◆ **WORK INSTRUCTION**
Beneath this instruction is a block of data; output from it exactly the lines that run from the one containing "86.3 | 0.0236 |" through the one containing "and3_1 5, xnor2_1 3, ha_1 5, nor2b_1 4", inclusive.

--- DATA RECORDS Enclosed Below ---

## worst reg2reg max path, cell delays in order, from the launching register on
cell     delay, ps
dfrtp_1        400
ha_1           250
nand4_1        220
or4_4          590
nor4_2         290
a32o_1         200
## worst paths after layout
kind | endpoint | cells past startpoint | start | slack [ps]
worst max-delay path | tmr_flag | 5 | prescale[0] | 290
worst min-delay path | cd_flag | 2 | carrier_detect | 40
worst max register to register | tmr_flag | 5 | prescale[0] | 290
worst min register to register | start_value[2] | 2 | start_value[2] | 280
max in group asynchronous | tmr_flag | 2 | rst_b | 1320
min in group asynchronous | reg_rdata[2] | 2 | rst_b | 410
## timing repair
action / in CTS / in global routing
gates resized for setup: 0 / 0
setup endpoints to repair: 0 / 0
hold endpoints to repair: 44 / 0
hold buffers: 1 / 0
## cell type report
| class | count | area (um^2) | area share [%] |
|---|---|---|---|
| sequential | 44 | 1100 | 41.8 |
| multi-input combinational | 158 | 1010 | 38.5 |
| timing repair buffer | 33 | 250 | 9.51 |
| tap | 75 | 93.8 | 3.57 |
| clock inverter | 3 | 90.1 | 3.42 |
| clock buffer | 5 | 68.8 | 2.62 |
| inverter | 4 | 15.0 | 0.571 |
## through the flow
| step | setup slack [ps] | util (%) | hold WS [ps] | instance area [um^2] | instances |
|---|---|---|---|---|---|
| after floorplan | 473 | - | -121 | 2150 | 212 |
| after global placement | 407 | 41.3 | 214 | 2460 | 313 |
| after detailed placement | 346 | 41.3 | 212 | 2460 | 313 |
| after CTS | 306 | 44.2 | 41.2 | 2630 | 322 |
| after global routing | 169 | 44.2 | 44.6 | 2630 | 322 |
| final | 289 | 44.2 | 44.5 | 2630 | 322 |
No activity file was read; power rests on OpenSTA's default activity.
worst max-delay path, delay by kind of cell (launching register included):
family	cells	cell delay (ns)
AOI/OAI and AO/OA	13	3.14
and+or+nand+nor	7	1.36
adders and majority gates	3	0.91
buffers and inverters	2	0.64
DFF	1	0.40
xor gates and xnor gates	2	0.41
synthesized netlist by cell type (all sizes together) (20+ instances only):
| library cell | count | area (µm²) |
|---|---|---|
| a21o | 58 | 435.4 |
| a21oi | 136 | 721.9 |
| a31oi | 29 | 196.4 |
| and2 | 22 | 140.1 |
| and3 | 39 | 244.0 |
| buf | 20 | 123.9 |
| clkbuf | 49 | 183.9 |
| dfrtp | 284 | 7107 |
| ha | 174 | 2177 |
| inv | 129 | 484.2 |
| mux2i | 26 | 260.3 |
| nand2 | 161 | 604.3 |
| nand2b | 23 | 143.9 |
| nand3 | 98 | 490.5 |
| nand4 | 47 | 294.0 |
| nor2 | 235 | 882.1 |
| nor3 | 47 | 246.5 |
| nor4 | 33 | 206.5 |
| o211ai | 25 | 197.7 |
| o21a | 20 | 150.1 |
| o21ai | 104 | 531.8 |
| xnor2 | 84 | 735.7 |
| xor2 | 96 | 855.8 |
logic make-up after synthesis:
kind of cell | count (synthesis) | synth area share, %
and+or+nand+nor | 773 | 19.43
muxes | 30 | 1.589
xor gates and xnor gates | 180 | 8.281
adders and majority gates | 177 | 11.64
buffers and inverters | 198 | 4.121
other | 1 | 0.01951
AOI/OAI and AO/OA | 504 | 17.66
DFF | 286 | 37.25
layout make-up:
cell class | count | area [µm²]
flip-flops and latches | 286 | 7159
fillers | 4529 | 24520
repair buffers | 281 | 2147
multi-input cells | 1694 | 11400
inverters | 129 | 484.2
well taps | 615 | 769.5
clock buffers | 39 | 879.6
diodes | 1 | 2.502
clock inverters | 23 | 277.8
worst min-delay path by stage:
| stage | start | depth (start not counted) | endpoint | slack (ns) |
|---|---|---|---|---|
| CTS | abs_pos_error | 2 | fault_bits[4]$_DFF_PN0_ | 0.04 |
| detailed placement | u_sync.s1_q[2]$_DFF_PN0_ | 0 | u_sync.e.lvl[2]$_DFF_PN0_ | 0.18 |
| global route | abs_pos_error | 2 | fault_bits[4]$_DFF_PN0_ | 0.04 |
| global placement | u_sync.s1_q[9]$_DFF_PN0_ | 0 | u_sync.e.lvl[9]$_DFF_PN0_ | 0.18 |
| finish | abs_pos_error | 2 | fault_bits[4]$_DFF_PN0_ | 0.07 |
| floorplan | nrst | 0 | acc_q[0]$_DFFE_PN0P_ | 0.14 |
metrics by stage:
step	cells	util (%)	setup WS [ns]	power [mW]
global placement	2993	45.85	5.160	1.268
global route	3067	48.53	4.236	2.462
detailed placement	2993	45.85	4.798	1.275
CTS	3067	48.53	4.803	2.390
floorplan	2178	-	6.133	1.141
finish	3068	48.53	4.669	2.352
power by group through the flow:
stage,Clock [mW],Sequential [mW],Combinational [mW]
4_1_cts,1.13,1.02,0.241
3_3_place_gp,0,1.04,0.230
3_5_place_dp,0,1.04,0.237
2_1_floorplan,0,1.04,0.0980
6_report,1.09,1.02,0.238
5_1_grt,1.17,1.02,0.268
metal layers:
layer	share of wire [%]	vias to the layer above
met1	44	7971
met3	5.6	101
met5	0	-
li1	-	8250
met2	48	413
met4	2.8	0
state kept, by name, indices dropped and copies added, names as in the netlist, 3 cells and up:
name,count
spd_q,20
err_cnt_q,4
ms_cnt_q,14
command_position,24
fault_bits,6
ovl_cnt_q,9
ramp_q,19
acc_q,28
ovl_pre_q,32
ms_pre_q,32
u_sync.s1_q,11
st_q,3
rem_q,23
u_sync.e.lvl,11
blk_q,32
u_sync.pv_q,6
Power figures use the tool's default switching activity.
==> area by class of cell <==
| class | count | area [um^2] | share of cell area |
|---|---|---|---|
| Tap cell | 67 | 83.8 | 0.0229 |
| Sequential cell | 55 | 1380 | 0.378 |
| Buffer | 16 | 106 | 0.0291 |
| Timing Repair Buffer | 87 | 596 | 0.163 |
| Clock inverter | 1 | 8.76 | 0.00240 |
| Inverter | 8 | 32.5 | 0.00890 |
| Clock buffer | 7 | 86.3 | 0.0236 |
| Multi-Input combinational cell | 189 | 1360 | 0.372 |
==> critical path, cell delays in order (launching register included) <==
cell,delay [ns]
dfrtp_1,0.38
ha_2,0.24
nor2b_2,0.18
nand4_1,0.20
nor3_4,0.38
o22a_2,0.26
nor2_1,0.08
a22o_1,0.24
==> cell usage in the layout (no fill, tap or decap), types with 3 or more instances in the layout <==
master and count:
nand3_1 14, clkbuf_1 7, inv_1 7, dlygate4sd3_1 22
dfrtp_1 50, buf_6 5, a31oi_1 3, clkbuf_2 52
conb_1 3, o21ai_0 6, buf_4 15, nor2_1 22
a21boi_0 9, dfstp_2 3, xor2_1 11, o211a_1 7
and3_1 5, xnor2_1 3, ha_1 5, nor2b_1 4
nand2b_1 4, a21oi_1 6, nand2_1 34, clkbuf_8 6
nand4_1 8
[src/capcmp_regs.vh]
// Register offsets, field positions and reset values for the capture/compare channels
`ifndef CAPCMP_REGS_VH
`define CAPCMP_REGS_VH
`define ADDR_CAP_CTRL    4'h0
`define ADDR_CAP_DATA    4'h1
`define ADDR_CMP_CTRL    4'h2
`define ADDR_CMP_PRI     4'h3
`define ADDR_CMP_SEC     4'h4
`define CTRL_RESET       16'h0000
`define BIT_IDLE_STOP    13
`define BIT_CAP_TSEL     7
`define BIT_CAP_CPI_HI   6
`define BIT_CAP_CPI_LO   5
`define BIT_CAP_OVF      4
`define BIT_CAP_BNE      3
`define BIT_CMP_FLT      4
`define BIT_CMP_TSEL     3
`define CAP_OFF          3'h0
`define CAP_EVERY        3'h1
`define CAP_FALL         3'h2
`define CAP_RISE         3'h3
`define CAP_RISE4        3'h4
`define CAP_RISE16       3'h5
`define CAP_WAKE         3'h7
`define CMP_OFF          3'h0
`define CMP_HIGH_SHOT    3'h1
`define CMP_LOW_SHOT     3'h2
`define CMP_TOGGLE       3'h3
`define CMP_DELAY_SHOT   3'h4
`define CMP_PULSES       3'h5
`define CMP_PWM          3'h6
`define CMP_PWM_FLT      3'h7
`endif

[src/capture_fifo.v]
// Four-word capture buffer that refuses writes when full
`timescale 1ns/1ps
module capture_fifo
#(
   parameter WIDTH = 16,                  // Captured word width
   parameter AW    = 2                    // Log2 of depth
)
(
   input  wire             clk_sys_i,     // System clock
   input  wire             rst_i,         // Async reset, high
   input  wire             clr_i,         // Flush contents
   input  wire             wr_i,          // Push a word
   input  wire [WIDTH-1:0] wdata_i,       // Word to push
   input  wire             rd_i,          // Pop a word
   output wire [WIDTH-1:0] rdata_o,       // Oldest word
   output wire             full_o,        // Buffer full
   output wire             empty_o,       // Buffer empty
   output wire [AW:0]      level_o        // Words held
);
   reg [WIDTH-1:0] mem [0:(1<<AW)-1];     // Storage
   reg [AW-1:0]    wp_ff;                 // Write pointer
   reg [AW-1:0]    rp_ff;                 // Read pointer
   reg [AW:0]      cnt_ff;                // Fill count
   wire            do_wr;                 // Accepted push
   wire            do_rd;                 // Accepted pop

   assign full_o  = (cnt_ff == (1 << AW));
   assign empty_o = (cnt_ff == {(AW+1){1'b0}});
   assign level_o = cnt_ff;
   assign rdata_o = mem[rp_ff];
   // Full buffer keeps old words; new ones are dropped
   assign do_wr   = wr_i & ~full_o;
   assign do_rd   = rd_i & ~empty_o;

   // Storage has no reset, only pointers and count do
   always @(posedge clk_sys_i)
   begin
      if (do_wr)
         mem[wp_ff] <= wdata_i;
   end

   // Pointer and count upkeep
   always @(posedge clk_sys_i or posedge rst_i)
   begin
      if (rst_i)
      begin
         wp_ff  <= {AW{1'b0}};
         rp_ff  <= {AW{1'b0}};
         cnt_ff <= {(AW+1){1'b0}};
      end
      else if (clr_i)
      begin
         wp_ff  <= {AW{1'b0}};
         rp_ff  <= {AW{1'b0}};
         cnt_ff <= {(AW+1){1'b0}};
      end
      else
      begin
         if (do_wr)
            wp_ff <= wp_ff + 1'b1;
         if (do_rd)
            rp_ff <= rp_ff + 1'b1;
         if (do_wr & ~do_rd)
            cnt_ff <= cnt_ff + 1'b1;
         else if (do_rd & ~do_wr)
            cnt_ff <= cnt_ff - 1'b1;
      end
   end
endmodule

[src/capture_compare_channels.v]
// One input capture channel and one output compare channel with register port
//
// Decided for this implementation: strobed register access and the register addresses.
`timescale 1ns/1ps
`include "capcmp_regs.vh"
module capture_compare_channels
#(
   parameter DMA_CAPABLE = 1              // Channel may raise DMA requests
)
(
   input  wire        clk_sys_i,          // System clock, 125 MHz
   input  wire        rst_i,              // Async reset, high
   input  wire [3:0]  addr_i,             // Register index
   input  wire [15:0] wdata_i,            // Write data
   input  wire        wr_i,               // Write strobe
   input  wire        rd_i,               // Read strobe
   output reg  [15:0] rdata_o,            // Read data, cycle after strobe
   input  wire [15:0] first_time_base_i,  // First timer count
   input  wire [15:0] second_time_base_i, // Second timer count
   input  wire        cpu_idle_i,         // CPU in idle
   input  wire        cpu_sleep_i,        // CPU in sleep
   input  wire        capture_input_pin_i,// Capture pin, asynchronous
   input  wire        compare_fault_input_i, // Fault pin, low active
   input  wire        pwm_period_i,       // Selected timer period rollover
   output reg         cap_irq_o,          // Capture interrupt pulse
   output reg         cap_dma_req_o,      // Capture DMA request pulse
   output reg         wake_o,             // Wake request pulse
   output reg         cmp_out_o,          // Compare pin level
   output reg         cmp_oe_o,           // Compare owns the pin
   output reg         cmp_irq_o           // Compare interrupt pulse
);
   // Control registers and compare values
   reg  [15:0] cap_ctrl_ff;               // Capture control, writable bits
   reg  [15:0] cmp_ctrl_ff;               // Compare control, writable bits
   reg  [15:0] compare_value_ff;          // Primary compare value
   reg  [15:0] cmp_sec_ff;                // Secondary compare value
   reg         cap_ovf_ff;                // Overflow flag
   reg         cmp_flt_ff;                // Fault flag
   // Pin synchronisers
   reg  [1:0]  cap_sync_ff;               // Capture pin synchroniser
   reg  [1:0]  flt_sync_ff;               // Fault pin synchroniser
   reg         cap_prev_ff;               // Last synced capture level
   reg         flt_prev_ff;               // Last synced fault level
   reg  [3:0]  pre_cnt_ff;                // Rising-edge prescaler
   reg  [1:0]  irq_cnt_ff;                // Captures since last interrupt
   reg         pop_ff;                    // Data read pending pop
   // Compare state
   reg         cmp_done_ff;               // One-shot finished
   reg  [2:0]  cmp_mode_prev_ff;          // Mode seen last cycle
   reg  [15:0] pwm_duty_ff;               // Latched duty value
   reg         nxt_out;                   // Next compare pin level
   reg         nxt_done;                  // Next one-shot state
   reg         nxt_cap;                   // Capture this cycle
   wire [2:0]  cap_mode;                  // Capture mode field
   wire [2:0]  cmp_mode;                  // Compare mode field
   wire [15:0] cap_time;                  // Selected capture count
   wire [15:0] cmp_time;                  // Selected compare count
   wire        rise;                      // Synced capture rising edge
   wire        fall;                      // Synced capture falling edge
   wire        cap_run;                   // Capture not halted
   wire        cmp_run;                   // Compare not halted
   wire        fifo_full;                 // Buffer full
   wire        fifo_empty;                // Buffer empty
   wire [15:0] fifo_data;                 // Oldest capture
   wire [2:0]  fifo_level;                // Words held
   wire        match_pri;                 // Primary match
   wire        match_sec;                 // Secondary match
   wire        flt_fall;                  // Fault falling edge
   wire [1:0]  cpi;                       // Captures per interrupt

   assign cap_mode = cap_ctrl_ff[2:0];
   assign cmp_mode = cmp_ctrl_ff[2:0];
   assign cpi      = cap_ctrl_ff[`BIT_CAP_CPI_HI:`BIT_CAP_CPI_LO];
   assign rise     = cap_sync_ff[1] & ~cap_prev_ff;
   assign fall     = ~cap_sync_ff[1] & cap_prev_ff;
   assign flt_fall = ~flt_sync_ff[1] & flt_prev_ff;
   // Idle stop halts the channel only while the CPU idles
   assign cap_run  = ~(cpu_idle_i & cap_ctrl_ff[`BIT_IDLE_STOP]);
   assign cmp_run  = ~(cpu_idle_i & cmp_ctrl_ff[`BIT_IDLE_STOP]);
   // Select bit 1 picks the first base for capture and the second base for compare
   assign cap_time = cap_ctrl_ff[`BIT_CAP_TSEL] ? first_time_base_i
                                                : second_time_base_i;
   assign cmp_time = cmp_ctrl_ff[`BIT_CMP_TSEL] ? second_time_base_i
                                                : first_time_base_i;
   assign match_pri = (cmp_time == compare_value_ff);
   assign match_sec = (cmp_time == cmp_sec_ff);

   // Capture event qualification by mode
   always @*
   begin
      nxt_cap = 1'b0;
      case (cap_mode)
         `CAP_EVERY:  nxt_cap = rise | fall;
         `CAP_FALL:   nxt_cap = fall;
         `CAP_RISE:   nxt_cap = rise;
         `CAP_RISE4:  nxt_cap = rise & (pre_cnt_ff[1:0] == 2'h3);
         `CAP_RISE16: nxt_cap = rise & (pre_cnt_ff == 4'hf);
         default:     nxt_cap = 1'b0;
      endcase
      nxt_cap = nxt_cap & cap_run;
   end

   capture_fifo
   #(
      .WIDTH (16),
      .AW    (2)
   )
   u_fifo
   (
      .clk_sys_i (clk_sys_i),
      .rst_i     (rst_i),
      .clr_i     (cap_mode == `CAP_OFF),
      .wr_i      (nxt_cap),
      .wdata_i   (cap_time),
      .rd_i      (pop_ff),
      .rdata_o   (fifo_data),
      .full_o    (fifo_full),
      .empty_o   (fifo_empty),
      .level_o   (fifo_level)
   );

   // Pin synchronisers: first stage feeds only the second
   always @(posedge clk_sys_i or posedge rst_i)
   begin
      if (rst_i)
      begin
         cap_sync_ff <= 2'h0;
         flt_sync_ff <= 2'h3;
         cap_prev_ff <= 1'b0;
         flt_prev_ff <= 1'b1;
      end
      else
      begin
         cap_sync_ff <= {cap_sync_ff[0], capture_input_pin_i};
         flt_sync_ff <= {flt_sync_ff[0], compare_fault_input_i};
         cap_prev_ff <= cap_sync_ff[1];
         flt_prev_ff <= flt_sync_ff[1];
      end
   end

   // Capture counters, flags and requests
   always @(posedge clk_sys_i or posedge rst_i)
   begin
      if (rst_i)
      begin
         pre_cnt_ff    <= 4'h0;
         irq_cnt_ff    <= 2'h0;
         cap_ovf_ff    <= 1'b0;
         cap_irq_o     <= 1'b0;
         cap_dma_req_o <= 1'b0;
         wake_o        <= 1'b0;
      end
      else
      begin
         cap_irq_o     <= 1'b0;
         cap_dma_req_o <= 1'b0;
         wake_o        <= 1'b0;
         // Prescaler only runs in prescaled modes
         if (cap_mode != `CAP_RISE4 && cap_mode != `CAP_RISE16)
            pre_cnt_ff <= 4'h0;
         else if (rise & cap_run)
            pre_cnt_ff <= pre_cnt_ff + 4'h1;
         if (cap_mode == `CAP_OFF)
         begin
            irq_cnt_ff <= 2'h0;
            cap_ovf_ff <= 1'b0;
         end
         else if (cap_mode == `CAP_WAKE)
         begin
            // Wake source only while asleep or idle
            if (rise & (cpu_sleep_i | cpu_idle_i))
            begin
               wake_o    <= 1'b1;
               cap_irq_o <= 1'b1;
            end
         end
         else if (nxt_cap)
         begin
            // Overflow is sticky; hardware clears it once the buffer drains
            if (fifo_full)
               cap_ovf_ff <= 1'b1;
            if (cpu_sleep_i | cpu_idle_i)
               wake_o <= 1'b1;
            if (DMA_CAPABLE != 0 && cpi == 2'h0)
               cap_dma_req_o <= 1'b1;
            if (cap_mode == `CAP_EVERY || irq_cnt_ff == cpi)
            begin
               cap_irq_o  <= 1'b1;
               irq_cnt_ff <= 2'h0;
            end
            else
               irq_cnt_ff <= irq_cnt_ff + 2'h1;
         end
         else if (fifo_empty)
            cap_ovf_ff <= 1'b0;
      end
   end

   // Compare output sequencing
   always @*
   begin
      nxt_out  = cmp_out_o;
      nxt_done = cmp_done_ff;
      if (cmp_mode != cmp_mode_prev_ff)
      begin
         // Entry level for the freshly written mode
         nxt_done = 1'b0;
         case (cmp_mode)
            `CMP_HIGH_SHOT:  nxt_out = 1'b0;
            `CMP_LOW_SHOT:   nxt_out = 1'b1;
            `CMP_TOGGLE:     nxt_out = cmp_out_o;
            `CMP_DELAY_SHOT: nxt_out = 1'b0;
            `CMP_PULSES:     nxt_out = 1'b0;
            `CMP_PWM:        nxt_out = (compare_value_ff != 16'h0000);
            `CMP_PWM_FLT:    nxt_out = (compare_value_ff != 16'h0000);
            default:         nxt_out = 1'b0;
         endcase
      end
      else if (cmp_run)
      begin
         case (cmp_mode)
            `CMP_HIGH_SHOT:  if (match_pri) nxt_out = 1'b1;
            `CMP_LOW_SHOT:   if (match_pri) nxt_out = 1'b0;
            `CMP_TOGGLE:     if (match_pri) nxt_out = ~cmp_out_o;
            `CMP_DELAY_SHOT:
            begin
               if (match_pri & ~cmp_done_ff)
                  nxt_out = 1'b1;
               else if (match_sec & cmp_out_o)
               begin
                  nxt_out  = 1'b0;
                  nxt_done = 1'b1;
               end
            end
            `CMP_PULSES:
            begin
               if (match_pri)
                  nxt_out = 1'b1;
               else if (match_sec)
                  nxt_out = 1'b0;
            end
            `CMP_PWM, `CMP_PWM_FLT:
            begin
               if (cmp_mode == `CMP_PWM_FLT && (cmp_flt_ff | flt_fall))
                  nxt_out = 1'b0;
               else if (pwm_period_i)
                  nxt_out = (compare_value_ff != 16'h0000);
               else if (cmp_time == pwm_duty_ff)
                  nxt_out = 1'b0;
            end
            default:         nxt_out = 1'b0;
         endcase
      end
   end

   // Compare registers, interrupts and fault flag
   always @(posedge clk_sys_i or posedge rst_i)
   begin
      if (rst_i)
      begin
         cmp_out_o        <= 1'b0;
         cmp_oe_o         <= 1'b0;
         cmp_irq_o        <= 1'b0;
         cmp_done_ff      <= 1'b0;
         cmp_mode_prev_ff <= `CMP_OFF;
         cmp_flt_ff       <= 1'b0;
         pwm_duty_ff      <= 16'h0000;
      end
      else
      begin
         cmp_out_o        <= nxt_out;
         cmp_done_ff      <= nxt_done;
         cmp_mode_prev_ff <= cmp_mode;
         cmp_oe_o         <= (cmp_mode != `CMP_OFF);
         // Duty reloads at period so each period is glitch free
         if (pwm_period_i | (cmp_mode != cmp_mode_prev_ff))
            pwm_duty_ff <= compare_value_ff;
         // Fault flag clears only by hardware, on leaving fault mode
         if (cmp_mode == `CMP_PWM_FLT && flt_fall)
            cmp_flt_ff <= 1'b1;
         else if (cmp_mode != `CMP_PWM_FLT)
            cmp_flt_ff <= 1'b0;
         cmp_irq_o <= 1'b0;
         if (cmp_mode_prev_ff == cmp_mode)
         begin
            case (cmp_mode)
               `CMP_HIGH_SHOT:  cmp_irq_o <= nxt_out & ~cmp_out_o;
               `CMP_LOW_SHOT:   cmp_irq_o <= ~nxt_out & cmp_out_o;
               `CMP_TOGGLE:     cmp_irq_o <= nxt_out ^ cmp_out_o;
               `CMP_DELAY_SHOT: cmp_irq_o <= ~nxt_out & cmp_out_o;
               `CMP_PULSES:     cmp_irq_o <= ~nxt_out & cmp_out_o;
               `CMP_PWM_FLT:    cmp_irq_o <= flt_fall;
               default:         cmp_irq_o <= 1'b0;
            endcase
         end
      end
   end

   // Register writes; software must stop the timer first
   always @(posedge clk_sys_i or posedge rst_i)
   begin
      if (rst_i)
      begin
         cap_ctrl_ff      <= `CTRL_RESET;
         cmp_ctrl_ff      <= `CTRL_RESET;
         compare_value_ff <= 16'h0000;
         cmp_sec_ff       <= 16'h0000;
      end
      else if (wr_i)
      begin
         case (addr_i)
            `ADDR_CAP_CTRL: cap_ctrl_ff <= wdata_i & 16'h20e7;
            `ADDR_CMP_CTRL: cmp_ctrl_ff <= wdata_i & 16'h200f;
            `ADDR_CMP_PRI:  compare_value_ff <= wdata_i;
            `ADDR_CMP_SEC:  cmp_sec_ff <= wdata_i;
            default:        cap_ctrl_ff <= cap_ctrl_ff;
         endcase
      end
   end

   // Read port; data register read pops one capture
   always @(posedge clk_sys_i or posedge rst_i)
   begin
      if (rst_i)
      begin
         rdata_o <= 16'h0000;
         pop_ff  <= 1'b0;
      end
      else
      begin
         pop_ff  <= rd_i && (addr_i == `ADDR_CAP_DATA);
         rdata_o <= 16'h0000;
         if (rd_i)
         begin
            case (addr_i)
               `ADDR_CAP_CTRL: rdata_o <= cap_ctrl_ff
                  | ({15'h0000, cap_ovf_ff} << `BIT_CAP_OVF)
                  | ({15'h0000, ~fifo_empty} << `BIT_CAP_BNE);
               `ADDR_CAP_DATA: rdata_o <= fifo_empty ? 16'h0000 : fifo_data;
               `ADDR_CMP_CTRL: rdata_o <= cmp_ctrl_ff
                  | ({15'h0000, cmp_flt_ff} << `BIT_CMP_FLT);
               `ADDR_CMP_PRI:  rdata_o <= compare_value_ff;
               `ADDR_CMP_SEC:  rdata_o <= cmp_sec_ff;
               default:        rdata_o <= {13'h0000, fifo_level};
            endcase
         end
      end
   end
endmodule

[config.mk]
export PLATFORM = sky130hd
export DESIGN_NAME = capture_compare_channels
export DESIGN_NICKNAME = d
export VERILOG_FILES = /design/src/capture_fifo.v /design/src/capture_compare_channels.v
export VERILOG_INCLUDE_DIRS = /design/src /design/src/src
export SDC_FILE = /design/constraint.sdc
export NUM_CORES = 1
export LEC_CHECK = 0
export BUFFER_PORTS_ARGS = -buffer_cell sky130_fd_sc_hd__clkbuf_2
export CAP_MARGIN = 25
export CORE_AREA = 2 2 146 148
export CTS_CLUSTER_SIZE = 16
export DETAILED_ROUTE_END_ITERATION = 10
export DIE_AREA = 0 0 148 150
export GPL_TIMING_DRIVEN = 1
export PLACE_DENSITY = 0.54
export SETUP_SLACK_MARGIN = 0.4
export SKIP_CTS_REPAIR_TIMING = 1
export SLEW_MARGIN = 20
export SYNTH_ARGS = -nofsm -noshare
export SYNTH_HDL_FRONTEND = slang
export SYNTH_HIERARCHICAL = 1
export SYNTH_SLANG_ARGS = --single-unit
[constraint.sdc]
create_clock -name clk_sys_i -period 6.7 [get_ports clk_sys_i]
set_input_delay 1.34 -clock clk_sys_i [delete_from_list [all_inputs] [get_ports clk_sys_i]]
set_output_delay 1.34 -clock clk_sys_i [all_outputs]
set_load 0.03 [all_outputs]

--- End of Enclosed DATA RECORDS ---

◆ **ANSWER FOR THE TASK**
| Clock buffer | 7 | 86.3 | 0.0236 |
| Multi-Input combinational cell | 189 | 1360 | 0.372 |
==> critical path, cell delays in order (launching register included) <==
cell,delay [ns]
dfrtp_1,0.38
ha_2,0.24
nor2b_2,0.18
nand4_1,0.20
nor3_4,0.38
o22a_2,0.26
nor2_1,0.08
a22o_1,0.24
==> cell usage in the layout (no fill, tap or decap), types with 3 or more instances in the layout <==
master and count:
nand3_1 14, clkbuf_1 7, inv_1 7, dlygate4sd3_1 22
dfrtp_1 50, buf_6 5, a31oi_1 3, clkbuf_2 52
conb_1 3, o21ai_0 6, buf_4 15, nor2_1 22
a21boi_0 9, dfstp_2 3, xor2_1 11, o211a_1 7
and3_1 5, xnor2_1 3, ha_1 5, nor2b_1 4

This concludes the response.